§ **Directions for this task**: Exactly the lines below from the one with "setup_violations = 0" up to and including the one with "leakage_nw = 1.69" make up the answer, with nothing else added.

____

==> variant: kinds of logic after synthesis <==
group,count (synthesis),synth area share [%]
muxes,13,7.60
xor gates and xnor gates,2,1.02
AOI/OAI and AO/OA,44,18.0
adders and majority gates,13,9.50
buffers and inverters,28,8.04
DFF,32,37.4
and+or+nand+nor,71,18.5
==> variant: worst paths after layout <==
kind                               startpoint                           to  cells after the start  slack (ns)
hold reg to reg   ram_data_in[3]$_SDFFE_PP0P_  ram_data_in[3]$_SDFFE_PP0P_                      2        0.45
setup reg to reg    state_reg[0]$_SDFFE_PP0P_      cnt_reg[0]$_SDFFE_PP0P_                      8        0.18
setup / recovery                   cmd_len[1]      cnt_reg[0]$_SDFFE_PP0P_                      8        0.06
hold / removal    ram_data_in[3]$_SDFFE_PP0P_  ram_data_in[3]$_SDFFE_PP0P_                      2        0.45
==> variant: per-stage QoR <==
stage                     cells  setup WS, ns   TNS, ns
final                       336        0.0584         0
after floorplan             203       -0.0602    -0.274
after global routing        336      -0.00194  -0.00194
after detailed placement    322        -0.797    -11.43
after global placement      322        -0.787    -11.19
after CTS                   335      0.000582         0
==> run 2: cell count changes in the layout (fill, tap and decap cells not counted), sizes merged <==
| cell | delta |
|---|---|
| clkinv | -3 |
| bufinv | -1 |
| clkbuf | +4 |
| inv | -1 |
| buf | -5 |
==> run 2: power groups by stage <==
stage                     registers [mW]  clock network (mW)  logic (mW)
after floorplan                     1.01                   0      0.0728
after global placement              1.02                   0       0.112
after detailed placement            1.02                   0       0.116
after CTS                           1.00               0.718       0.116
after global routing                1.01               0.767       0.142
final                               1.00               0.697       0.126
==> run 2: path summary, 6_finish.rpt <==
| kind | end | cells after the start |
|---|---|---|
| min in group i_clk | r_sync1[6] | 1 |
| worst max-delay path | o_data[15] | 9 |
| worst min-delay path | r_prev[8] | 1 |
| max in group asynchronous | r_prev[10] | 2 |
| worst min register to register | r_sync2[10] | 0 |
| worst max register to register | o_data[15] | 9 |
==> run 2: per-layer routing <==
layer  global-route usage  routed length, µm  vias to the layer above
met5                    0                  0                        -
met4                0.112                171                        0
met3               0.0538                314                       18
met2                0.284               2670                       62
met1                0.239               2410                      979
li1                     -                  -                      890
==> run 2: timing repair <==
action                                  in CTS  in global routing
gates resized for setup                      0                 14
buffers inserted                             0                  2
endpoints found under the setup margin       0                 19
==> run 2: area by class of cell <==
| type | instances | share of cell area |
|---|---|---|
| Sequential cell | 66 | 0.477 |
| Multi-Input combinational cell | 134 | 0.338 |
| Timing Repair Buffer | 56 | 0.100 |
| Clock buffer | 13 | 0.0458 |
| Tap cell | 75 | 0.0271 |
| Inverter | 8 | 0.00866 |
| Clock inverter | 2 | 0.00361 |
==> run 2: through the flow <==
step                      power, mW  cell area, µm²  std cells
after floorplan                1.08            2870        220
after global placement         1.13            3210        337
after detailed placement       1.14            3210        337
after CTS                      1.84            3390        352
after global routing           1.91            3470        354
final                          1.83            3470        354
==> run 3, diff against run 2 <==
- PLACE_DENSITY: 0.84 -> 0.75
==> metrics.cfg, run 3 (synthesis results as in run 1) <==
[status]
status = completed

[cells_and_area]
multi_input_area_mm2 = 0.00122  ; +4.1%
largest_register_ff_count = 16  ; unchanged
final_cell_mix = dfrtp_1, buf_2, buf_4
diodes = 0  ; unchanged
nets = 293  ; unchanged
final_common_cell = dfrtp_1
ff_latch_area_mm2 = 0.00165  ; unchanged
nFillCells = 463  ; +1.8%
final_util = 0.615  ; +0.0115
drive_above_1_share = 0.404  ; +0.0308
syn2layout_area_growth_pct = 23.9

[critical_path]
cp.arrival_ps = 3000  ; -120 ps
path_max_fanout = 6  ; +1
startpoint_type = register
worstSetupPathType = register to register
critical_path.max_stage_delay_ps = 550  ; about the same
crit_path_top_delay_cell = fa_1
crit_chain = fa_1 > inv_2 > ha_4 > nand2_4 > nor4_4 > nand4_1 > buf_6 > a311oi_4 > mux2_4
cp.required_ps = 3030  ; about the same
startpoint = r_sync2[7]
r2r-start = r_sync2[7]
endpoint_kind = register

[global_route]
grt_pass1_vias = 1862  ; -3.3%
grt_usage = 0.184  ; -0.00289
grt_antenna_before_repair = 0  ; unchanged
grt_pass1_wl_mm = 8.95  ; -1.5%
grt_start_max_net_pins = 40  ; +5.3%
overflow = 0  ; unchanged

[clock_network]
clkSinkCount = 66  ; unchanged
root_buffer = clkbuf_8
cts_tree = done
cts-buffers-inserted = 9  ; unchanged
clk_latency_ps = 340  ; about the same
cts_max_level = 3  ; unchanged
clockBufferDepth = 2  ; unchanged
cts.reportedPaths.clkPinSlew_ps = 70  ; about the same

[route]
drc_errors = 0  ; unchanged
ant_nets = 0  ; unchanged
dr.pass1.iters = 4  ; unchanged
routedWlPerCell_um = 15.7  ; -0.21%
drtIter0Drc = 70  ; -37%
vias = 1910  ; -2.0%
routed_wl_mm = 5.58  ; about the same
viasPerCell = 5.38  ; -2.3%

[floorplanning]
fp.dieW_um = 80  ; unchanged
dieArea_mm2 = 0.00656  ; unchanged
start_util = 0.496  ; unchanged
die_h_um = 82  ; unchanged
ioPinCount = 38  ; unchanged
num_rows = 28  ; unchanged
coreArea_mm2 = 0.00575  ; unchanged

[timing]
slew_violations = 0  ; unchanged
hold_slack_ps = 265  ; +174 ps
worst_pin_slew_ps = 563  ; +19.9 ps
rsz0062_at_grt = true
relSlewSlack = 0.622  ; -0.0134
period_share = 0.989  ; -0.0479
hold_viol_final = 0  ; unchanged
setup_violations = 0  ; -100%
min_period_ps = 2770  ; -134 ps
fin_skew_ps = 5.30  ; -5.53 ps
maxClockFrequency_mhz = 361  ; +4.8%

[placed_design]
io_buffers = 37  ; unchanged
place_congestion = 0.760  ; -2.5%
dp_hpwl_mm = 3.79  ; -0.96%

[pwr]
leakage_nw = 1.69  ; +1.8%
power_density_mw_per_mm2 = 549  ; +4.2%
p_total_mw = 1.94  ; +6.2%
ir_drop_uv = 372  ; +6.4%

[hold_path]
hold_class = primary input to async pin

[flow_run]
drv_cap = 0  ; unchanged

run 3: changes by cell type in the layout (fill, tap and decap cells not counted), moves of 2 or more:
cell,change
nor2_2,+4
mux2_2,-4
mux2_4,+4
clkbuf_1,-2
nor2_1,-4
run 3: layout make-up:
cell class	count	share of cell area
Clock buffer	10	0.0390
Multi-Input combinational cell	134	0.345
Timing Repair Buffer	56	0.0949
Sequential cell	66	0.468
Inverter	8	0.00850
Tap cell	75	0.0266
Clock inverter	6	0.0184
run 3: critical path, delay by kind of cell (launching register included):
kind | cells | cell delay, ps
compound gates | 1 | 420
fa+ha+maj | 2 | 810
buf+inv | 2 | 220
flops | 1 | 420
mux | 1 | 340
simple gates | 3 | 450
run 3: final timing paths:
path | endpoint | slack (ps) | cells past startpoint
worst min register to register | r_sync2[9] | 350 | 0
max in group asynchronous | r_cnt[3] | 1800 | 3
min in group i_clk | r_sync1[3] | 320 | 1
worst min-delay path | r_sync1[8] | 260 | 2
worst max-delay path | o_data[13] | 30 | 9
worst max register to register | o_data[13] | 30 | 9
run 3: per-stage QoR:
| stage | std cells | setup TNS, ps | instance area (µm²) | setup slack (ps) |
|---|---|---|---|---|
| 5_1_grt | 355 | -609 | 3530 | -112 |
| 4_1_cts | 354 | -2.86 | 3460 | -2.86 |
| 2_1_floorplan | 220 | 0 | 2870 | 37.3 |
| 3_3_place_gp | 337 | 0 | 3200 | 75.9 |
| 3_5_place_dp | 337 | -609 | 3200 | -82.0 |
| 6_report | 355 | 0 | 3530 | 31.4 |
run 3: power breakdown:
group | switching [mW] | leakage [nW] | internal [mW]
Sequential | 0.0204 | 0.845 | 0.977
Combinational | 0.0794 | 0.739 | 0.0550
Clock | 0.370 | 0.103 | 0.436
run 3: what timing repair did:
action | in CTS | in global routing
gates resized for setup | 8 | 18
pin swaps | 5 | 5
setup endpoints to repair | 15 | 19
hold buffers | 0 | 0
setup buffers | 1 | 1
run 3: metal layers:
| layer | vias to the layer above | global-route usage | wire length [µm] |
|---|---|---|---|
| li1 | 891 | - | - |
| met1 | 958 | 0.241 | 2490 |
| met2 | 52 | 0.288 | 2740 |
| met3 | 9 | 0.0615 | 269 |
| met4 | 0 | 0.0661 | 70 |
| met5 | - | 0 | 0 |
**config.mk**
```make
export PLATFORM = sky130hd
export DESIGN_NAME = instr_fetch_unit
export DESIGN_NICKNAME = d
export VERILOG_FILES = /design/src/rtl/instr_fetch_unit_pkg.sv /design/src/rtl/instr_fetch_unit_fetch_fifo.sv /design/src/rtl/instr_fetch_unit.sv
export SDC_FILE = /design/constraint.sdc
export NUM_CORES = 1
export LEC_CHECK = 0
export ABC_AREA = 1
export BUFFER_PORTS_ARGS = -buffer_cell sky130_fd_sc_hd__buf_4
export CORE_UTILIZATION = 46
export CTS_CLUSTER_DIAMETER = 100
export DETAILED_ROUTE_END_ITERATION = 10
export PLACE_DENSITY = 0.68
export SLEW_MARGIN = 20
export SYNTH_ARGS = -nofsm -noshare
export SYNTH_HDL_FRONTEND = slang
export SYNTH_SLANG_ARGS = --single-unit
export TNS_END_PERCENT = 1
```
**constraint.sdc**
```tcl
create_clock -name clk -period 3.7 [get_ports clk]
set_input_delay 0.185 -clock clk [delete_from_list [all_inputs] [get_ports clk]]
set_output_delay 0.185 -clock clk [all_outputs]
set_load 0.05 [all_outputs]
```
**src/rtl/instr_fetch_unit_pkg.sv**
```systemverilog
// Shared definitions for the instruction fetch unit: instruction field layout,
// datapath width, default reset PC, fetch FSM states and the prefetch entry format.
package instr_fetch_unit_pkg;

  localparam int XLEN = 16;
  localparam logic [XLEN-1:0] RESET_PC_DEFAULT = 16'h0000;

  // Instruction field positions: {opcode, rs, rt, rd, funct}, or imm in the low byte
  localparam int OPC_MSB   = 15;
  localparam int OPC_LSB   = 14;
  localparam int RS_MSB    = 13;
  localparam int RS_LSB    = 11;
  localparam int RT_MSB    = 10;
  localparam int RT_LSB    = 8;
  localparam int RD_MSB    = 7;
  localparam int RD_LSB    = 5;
  localparam int FUNCT_MSB = 4;
  localparam int FUNCT_LSB = 0;
  localparam int IMM_MSB   = 7;
  localparam int IMM_LSB   = 0;

  typedef enum logic [1:0] {
    IDLE    = 2'd0,
    WAIT    = 2'd1,
    DISCARD = 2'd2
  } fetch_state_t;

  typedef struct packed {
    logic [XLEN-1:0] pc;
    logic [XLEN-1:0] instr;
  } fetch_entry_t;

  function automatic logic [OPC_MSB-OPC_LSB:0] instr_opcode(input logic [XLEN-1:0] word);
    return word[OPC_MSB:OPC_LSB];
  endfunction

endpackage

```
**src/rtl/instr_fetch_unit_fetch_fifo.sv**
```systemverilog
// Prefetch buffer of {pc, instr} entries. Flush empties the buffer and wins over a
// same-cycle push; the head reads as zero while the buffer is empty.
module fetch_fifo
  import instr_fetch_unit_pkg::*;
#(
  parameter int DEPTH = 2,
  localparam int AW = $clog2(DEPTH),
  localparam int CW = AW + 1
) (
  input  logic          clk,
  input  logic          rst_n,
  input  logic          push,
  input  fetch_entry_t  push_entry,
  input  logic          pop,
  input  logic          flush,
  output fetch_entry_t  head_entry,
  output logic [CW-1:0] count,
  output logic          full,
  output logic          empty
);

  fetch_entry_t mem [DEPTH];
  logic [AW-1:0] wr_ptr_reg;
  logic [AW-1:0] rd_ptr_reg;
  logic [CW-1:0] count_reg;
  logic          push_ok;
  logic          pop_ok;

  assign empty   = (count_reg == '0);
  assign full    = (count_reg == CW'(DEPTH));
  assign count   = count_reg;
  // A push into a full buffer is only legal when the head leaves in the same cycle
  assign push_ok = push && (!full || pop);
  assign pop_ok  = pop && !empty;

  always_ff @(posedge clk or negedge rst_n) begin
    if (!rst_n) begin
      wr_ptr_reg <= '0;
      rd_ptr_reg <= '0;
      count_reg  <= '0;
    end else if (flush) begin
      wr_ptr_reg <= '0;
      rd_ptr_reg <= '0;
      count_reg  <= '0;
    end else begin
      if (push_ok) wr_ptr_reg <= wr_ptr_reg + AW'(1);
      if (pop_ok)  rd_ptr_reg <= rd_ptr_reg + AW'(1);
      count_reg <= count_reg + CW'(push_ok) - CW'(pop_ok);
    end
  end

  always_ff @(posedge clk) begin
    if (push_ok && !flush) mem[wr_ptr_reg] <= push_entry;
  end

  assign head_entry = empty ? '0 : mem[rd_ptr_reg];

endmodule

```
**src/rtl/instr_fetch_unit.sv**
```systemverilog
// Program counter and fetch sequencer: one outstanding req/ack fetch at a time,
// results queued in a prefetch buffer, redirects flush the buffer and drop in-flight data.
module instr_fetch_unit
  import instr_fetch_unit_pkg::*;
#(
  parameter int          DEPTH    = 2,
  parameter logic [15:0] RESET_PC = RESET_PC_DEFAULT,
  parameter int          PC_INC   = 2
) (
  input  logic        clk,
  input  logic        rst_n,
  input  logic        fetch_en,
  output logic        imem_req,
  output logic [15:0] imem_addr,
  input  logic        imem_ack,
  input  logic [15:0] imem_rdata,
  input  logic        redirect_valid,
  input  logic [15:0] redirect_pc,
  output logic        instr_valid,
  output logic [15:0] instr,
  output logic [15:0] instr_pc,
  input  logic        instr_ready
);

  localparam int          CW      = $clog2(DEPTH) + 1;
  localparam logic [15:0] PC_STEP = 16'(PC_INC);

  fetch_state_t  state_reg, state_next;
  logic [15:0]   fetch_pc_reg, fetch_pc_next;
  logic [15:0]   addr_reg, addr_next;
  logic          push;
  logic          pop;
  logic          fifo_full;
  logic          fifo_empty;
  logic [CW-1:0] fifo_count;
  logic [CW-1:0] count_after_push;
  fetch_entry_t  head_entry;
  fetch_entry_t  push_entry;

  assign pop  = instr_valid && instr_ready;
  assign push = (state_reg == WAIT) && imem_ack && !redirect_valid;
  // Occupancy once this cycle's response lands, used for back-to-back issue
  assign count_after_push = fifo_count + CW'(1) - CW'(pop);
  assign push_entry = '{pc: fetch_pc_reg, instr: imem_rdata};

  always_ff @(posedge clk or negedge rst_n) begin
    if (!rst_n) begin
      state_reg    <= IDLE;
      fetch_pc_reg <= RESET_PC;
      addr_reg     <= RESET_PC;
    end else begin
      state_reg    <= state_next;
      fetch_pc_reg <= fetch_pc_next;
      addr_reg     <= addr_next;
    end
  end

  always_comb begin
    state_next    = state_reg;
    fetch_pc_next = fetch_pc_reg;
    addr_next     = addr_reg;
    case (state_reg)
      IDLE: begin
        if (redirect_valid) begin
          fetch_pc_next = redirect_pc;
        end else if (fetch_en && (!fifo_full || pop)) begin
          state_next = WAIT;
          addr_next  = fetch_pc_reg;
        end
      end
      WAIT: begin
        if (redirect_valid) begin
          fetch_pc_next = redirect_pc;
          state_next    = imem_ack ? IDLE : DISCARD;
        end else if (imem_ack) begin
          fetch_pc_next = fetch_pc_reg + PC_STEP;
          if (fetch_en && (count_after_push < CW'(DEPTH))) begin
            addr_next = fetch_pc_reg + PC_STEP;
          end else begin
            state_next = IDLE;
          end
        end
      end
      DISCARD: begin
        // Address stays on the abandoned fetch until memory acknowledges it
        if (redirect_valid) fetch_pc_next = redirect_pc;
        if (imem_ack)       state_next    = IDLE;
      end
      default: state_next = IDLE;
    endcase
  end

  fetch_fifo #(
    .DEPTH(DEPTH)
  ) u_fetch_fifo (
    .clk        (clk),
    .rst_n      (rst_n),
    .push       (push),
    .push_entry (push_entry),
    .pop        (pop),
    .flush      (redirect_valid),
    .head_entry (head_entry),
    .count      (fifo_count),
    .full       (fifo_full),
    .empty      (fifo_empty)
  );

  assign imem_req    = (state_reg != IDLE);
  assign imem_addr   = addr_reg;
  assign instr_valid = !fifo_empty;
  assign instr       = head_entry.instr;
  assign instr_pc    = head_entry.pc;

endmodule

```
=== After elaboration in Yosys (flattened, before gate mapping) ===
Memory sizes are Yosys's and may differ from the RTL's.
Index checks and enable logic that the tools add are counted.

* Output and inout port bits: 50
* RAM bits: 64
* Register bits after elaboration: 38
* Input bits: 38
* Memories kept: 1
* Word-level logic and storage cells: 76

{| class="wikitable"
|+ Memories
! memory !! words !! width !! rd ports !! clocked after Yosys merged registers in !! wr ports !! RTL line !! source
|-
| u_fetch_fifo.mem || 2 || 32 || 1 || 0 || 1 || instr_fetch_unit_fetch_fifo.sv:22 || <nowiki>fetch_entry_t mem [DEPTH];</nowiki>
|}

* Muxes and demuxes: 26
* Reduce and logical (&&, ||, !) cells: 23
* Magnitude comparators: 1
* Eq/ne operators: 12
* Add/subtract/negate cells: 7

{| class="wikitable"
|+ Operators by type and width
! cell !! number
|-
| 16-bit 2-to-1 mux || 8
|-
| 16-bit case mux with 2 select lines || 2
|-
| 32-bit 2-to-1 mux || 1
|-
| 16-bit by 2-bit adder with 16-bit output (second input constant) || 1
|-
| 2-bit 2-to-1 mux || 8
|-
| 2-bit != test (second input constant) || 5
|-
| 2-bit nonzero test || 5
|-
| 1-bit logical AND || 8
|-
| 1-bit 2-to-1 mux || 6
|-
| 3-bit != test (second input constant) || 2
|-
| 2-bit case mux with 3 select lines || 1
|-
| 6-bit AND reduction || 1
|-
| 5-bit AND reduction || 1
|-
| 2-bit == test (second input constant) || 2
|-
| 2-bit logical NOT || 2
|-
| 2-bit by 1-bit != test with 1-bit output (second input constant) || 2
|-
| 2-bit by 1-bit subtractor with 2-bit output || 2
|-
| 1-bit logical NOT || 3
|-
| 3-bit AND reduction || 1
|-
| 1-bit adder (second input constant) || 2
|-
| 2-bit by 1-bit adder with 2-bit output || 1
|-
| 2-bit by 1-bit adder with 2-bit output (second input constant) || 1
|-
| 2-bit by 1-bit == test with 1-bit output (second input constant) || 1
|-
| 2-bit less-than comparator (second input constant) || 1
|-
| other kinds (2) || 2
|}

=== Depth between registers and ports, before layout ===
* Word-level depth: 10
* Mapped depth: 13
* Depth with buffers taken out: 13

=== By module ===
A second synthesis with hierarchy kept.

* Cell total of the unflattened synthesis: 505
* Area total of the unflattened synthesis: 4708.3 µm²

{| class="wikitable"
|+ By module, submodules not included
! module !! cells an instance !! seq. area each (µm²) !! area an instance (µm²) !! instances
|-
| fetch_fifo || 209 || 2021.9 || 2667.6 || 1
|-
| instr_fetch_unit || 296 || 850.8 || 2040.7 || 1
|}

=== Worst setup path after synthesis ===
No wires, ideal clock.

* Path kind: register -> register
* From: register state_reg[1]
* To: memory u_fetch_fifo.mem[1][0] in the netlist's numbering, enable pin
* Cell stages (with the launch flop): 6
* Period minus slack after synthesis: 2.709 ns
* Library setup time: 0.423 ns
* Path slack: 0.991 ns
* Data arrival time: 2.287 ns
* Path through: dfrtp_1 > inv_1 > nand2_4 > inv_2 > nand4_1 > nor2_1

* Cells in the longest elaborated chain, start to end: 7

{| class="wikitable"
|+ Ends and longest elaborated chain
! what !! RTL line !! source
|-
| from (decl) || instr_fetch_unit.sv:28 || <nowiki>fetch_state_t state_reg, state_next;</nowiki>
|-
| from (signal assigned) || instr_fetch_unit.sv:52 || <nowiki>state_reg <= state_next;</nowiki>
|-
| 2-bit by 1-bit == test with 1-bit output || instr_fetch_unit.sv:41 || <nowiki>assign push = (state_reg == WAIT) && imem_ack && !redirect_valid;</nowiki>
|-
| 1-bit logical AND (2 in series) || instr_fetch_unit.sv:41 ||
|-
| 1-bit logical AND || instr_fetch_unit_fetch_fifo.sv:33 || <nowiki>assign push_ok = push && (!full || pop);</nowiki>
|-
| 1-bit logical AND || instr_fetch_unit_fetch_fifo.sv:53 || <nowiki>if (push_ok && !flush) mem[wr_ptr_reg] <= push_entry;</nowiki>
|-
| 1-bit 2-to-1 mux || instr_fetch_unit_fetch_fifo.sv:53 ||
|-
| 1-bit 2-to-1 mux (implied by the code) || instr_fetch_unit_fetch_fifo.sv:53 ||
|-
| to (decl) || instr_fetch_unit_fetch_fifo.sv:22 ||
|}

No other way between the ends.

=== Worst setup path after layout ===
* From: register state_reg[1]
* To: memory u_fetch_fifo.mem[1][15] in the netlist's numbering, enable pin

The elaborated chain is that of the path after synthesis.

==> impl_metrics.ini <==
[route]
met2_length_um = 4590
post-route-drc-count = 0
wl_met3_um = 582
drt_first_pass_iters = 4
highest_layer = met4
vias = 3695
drt-total-wl_um = 10200
wl_met1_um = 4990
wire_per_inst_um = 13.8
viasPerCell = 4.96
drtIter0Drc = 162
detail-route-antenna-nets = 0

[yosys]
synthCells = 507
ys_async_sr_fraction = 0.373
synth-seq-cells = 102
ys_top_cells_by_count = nand2_1, edfxtp_1, nor2_1, a21oi_1, dfrtp_1
synth_top_cell_by_area = edfxtp_1
yosysTopAreaCellShare = 0.410
synth_nets = 549
ys_seq_area_frac = 0.612
yosys-top-cells-area = edfxtp_1, dfrtp_1, nand2_1
syn_area_per_cell_um2 = 9.25
synthesis.area_um2 = 4690
synth_ff_type = edfxtp_1
yosys_warnings = 0
yosysMostFrequentCell = nand2_1
synth_cell_types = 28
synth_edf_count = 64

[pwr]
finalPower_uw = 4160
p_switching_uw = 1970
p_sw_frac = 0.474
p_leak_uw = 0.00259
peakVddDrop_uv = 515
p_seq_frac = 0.367
internal-power_uw = 2180
combPwrFrac = 0.470
pwr_density_cell_nw_per_um2 = 716
clockPowerShare = 0.163

[cts]
root_buffer = clkbuf_8
cts-htree-levels = 3
clockBufferDepth = 2
cts_tree = yes
clk_latency_ps = 370
cts_setup_buffers = 0
clock_sinks = 102
path_clk_slew_ps = 100
cts_buffers = 9

[worst_hold_path]
holdPathEnd = state_reg[1]
holdPathStages = 2
hp-start = imem_ack
hp-class = in -> reg

[sta]
fin_skew_ps = 10.5
tightest_slew_ps = 1000
maxSlewHeadroom = 0.332
fin_crit_sh = 0.660
min_period_ps = 2440
clock.fmax_mhz = 410
finalSetupViolations = 0
rsz0062_at_grt = false
setup_tns_ps = 0
hold_viol = 0
hold_slack_ps = 48.7
finalMaxSlewViolations = 0

[worst_setup_path]
timing.critical_path.from = state_reg[1]
path_class = reg -> reg
rr_worst_depth = 5
worstPathArrival_ps = 2440
critPathLaunchType = flip-flop
worstReg2RegStart = state_reg[1]
crit_path_end_kind = flip-flop
cp.required_ps = 3700
r2r_slack_ps = 1260
slowest_delay_ps = 760
cp_max_fo = 33
rr_endpoint = u_fetch_fifo.mem[1][15]
cp_cell_sequence = inv_1 -> nand2_4 -> inv_2 -> nand4_1 -> nor2_4
slowest_stage = nor2_4

[floorplan]
die_h_um = 103
ios = 88
core_um2 = 9820
dieArea_um2 = 10600
fp.dieW_um = 103
floorplan.initialDensity = 0.478
rows = 36

[layout]
synthToLayoutAreaGrowth_pct = 23.7
antenna_cells = 0
design_area_um2 = 5810
largest_reg_flops = 64
nets = 649
drive_gt1_frac = 0.194

[placed_design]
io_buffers = 87
gp_congestion = 0.812
postPlaceCellArea_um2 = 5440
hpwl_um = 6620

[grt]
grt_use_total = 0.202
grt_pass1_vias = 3461
grt_start_max_net_pins = 39
grt_pass1_wl_um = 16500
grt_overflow = 0
antenna_found_initial = 0

[run_status]
status = completed

[job]
maxCapViolCount = 0
routing by layer:
| layer | vias to the layer above | GRT usage |
|---|---|---|
| met4 | 0 | 0.0661 |
| met2 | 106 | 0.318 |
| met1 | 1704 | 0.286 |
| li1 | 1876 | - |
| met5 | - | 0 |
| met3 | 9 | 0.0346 |
layout by cell type, fill, tap and decap left out, drive strengths merged, types with 18 or more instances in the layout:
cell type / instances
a21oi: 38
buf: 90
dfrtp: 38
dlygate4sd3: 18
edfxtp: 64
inv: 41
nand2: 186
nand3: 26
nor2: 50
o21ai: 21
area by class of cell:
cell class                 count  area (um^2)
clock buffer                   9          124
fill                         884         4010
timing repair buffer         108          856
multi-input combinational    349         1580
clock inverter                 7         62.6
inverter                      37          141
sequential                   102         2870
tap                          133          166
repair_timing:
action | in CTS | in global routing
resized for setup | 0 | 0
endpoints found under the hold margin | 71 | 0
hold buffers | 18 | 0
power by group through the flow:
stage	Combinational (uW)	Sequential [uW]	Clock, uW
floorplan	1120	1800	0
global route	2110	1550	733
CTS	1970	1530	687
global placement	1920	1540	0
detailed placement	1950	1540	0
finish	1950	1530	676
kinds of logic after synthesis:
family                     after synthesis  synth area share
AOI/OAI and AO/OA                       68            0.0803
and+or+nand+nor                        270             0.230
adders and majority gates                4            0.0107
muxes                                    1           0.00213
xor gates and xnor gates                 6            0.0112
DFF                                    102             0.612
buffers and inverters                   56            0.0531
critical path, delay by kind of cell (launching register included):
family	cells	cell delay, ps
and+or+nand+nor	3	1170
DFF	1	430
buffers and inverters	2	460
metrics by stage:
step                      std cells   util  worst slack (ps)
final                           745  0.591              1260
after global routing            745  0.591               989
after CTS                       745  0.591              1230
after detailed placement        711  0.554              1240
after global placement          711  0.554              1290
after floorplan                 507      -               991
how the worst max path moves through the flow:
stage / cells past startpoint / endpoint / slack, ps
6_report: 5 / u_fetch_fifo.mem[1][15] / 1260
5_1_grt: 14 / imem_addr[7] / 990
4_1_cts: 14 / imem_addr[6] / 1230
3_5_place_dp: 5 / u_fetch_fifo.mem[1][8] / 1240
3_3_place_gp: 5 / u_fetch_fifo.mem[1][8] / 1290
2_1_floorplan: 5 / u_fetch_fifo.mem[1][0] / 990
Note: power is estimated with default switching activity, not from simulation.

____

§ **Written answer**:
setup_violations = 0  ; -100%
min_period_ps = 2770  ; -134 ps
fin_skew_ps = 5.30  ; -5.53 ps
maxClockFrequency_mhz = 361  ; +4.8%

[placed_design]
io_buffers = 37  ; unchanged
place_congestion = 0.760  ; -2.5%
dp_hpwl_mm = 3.79  ; -0.96%

[pwr]
leakage_nw = 1.69  ; +1.8%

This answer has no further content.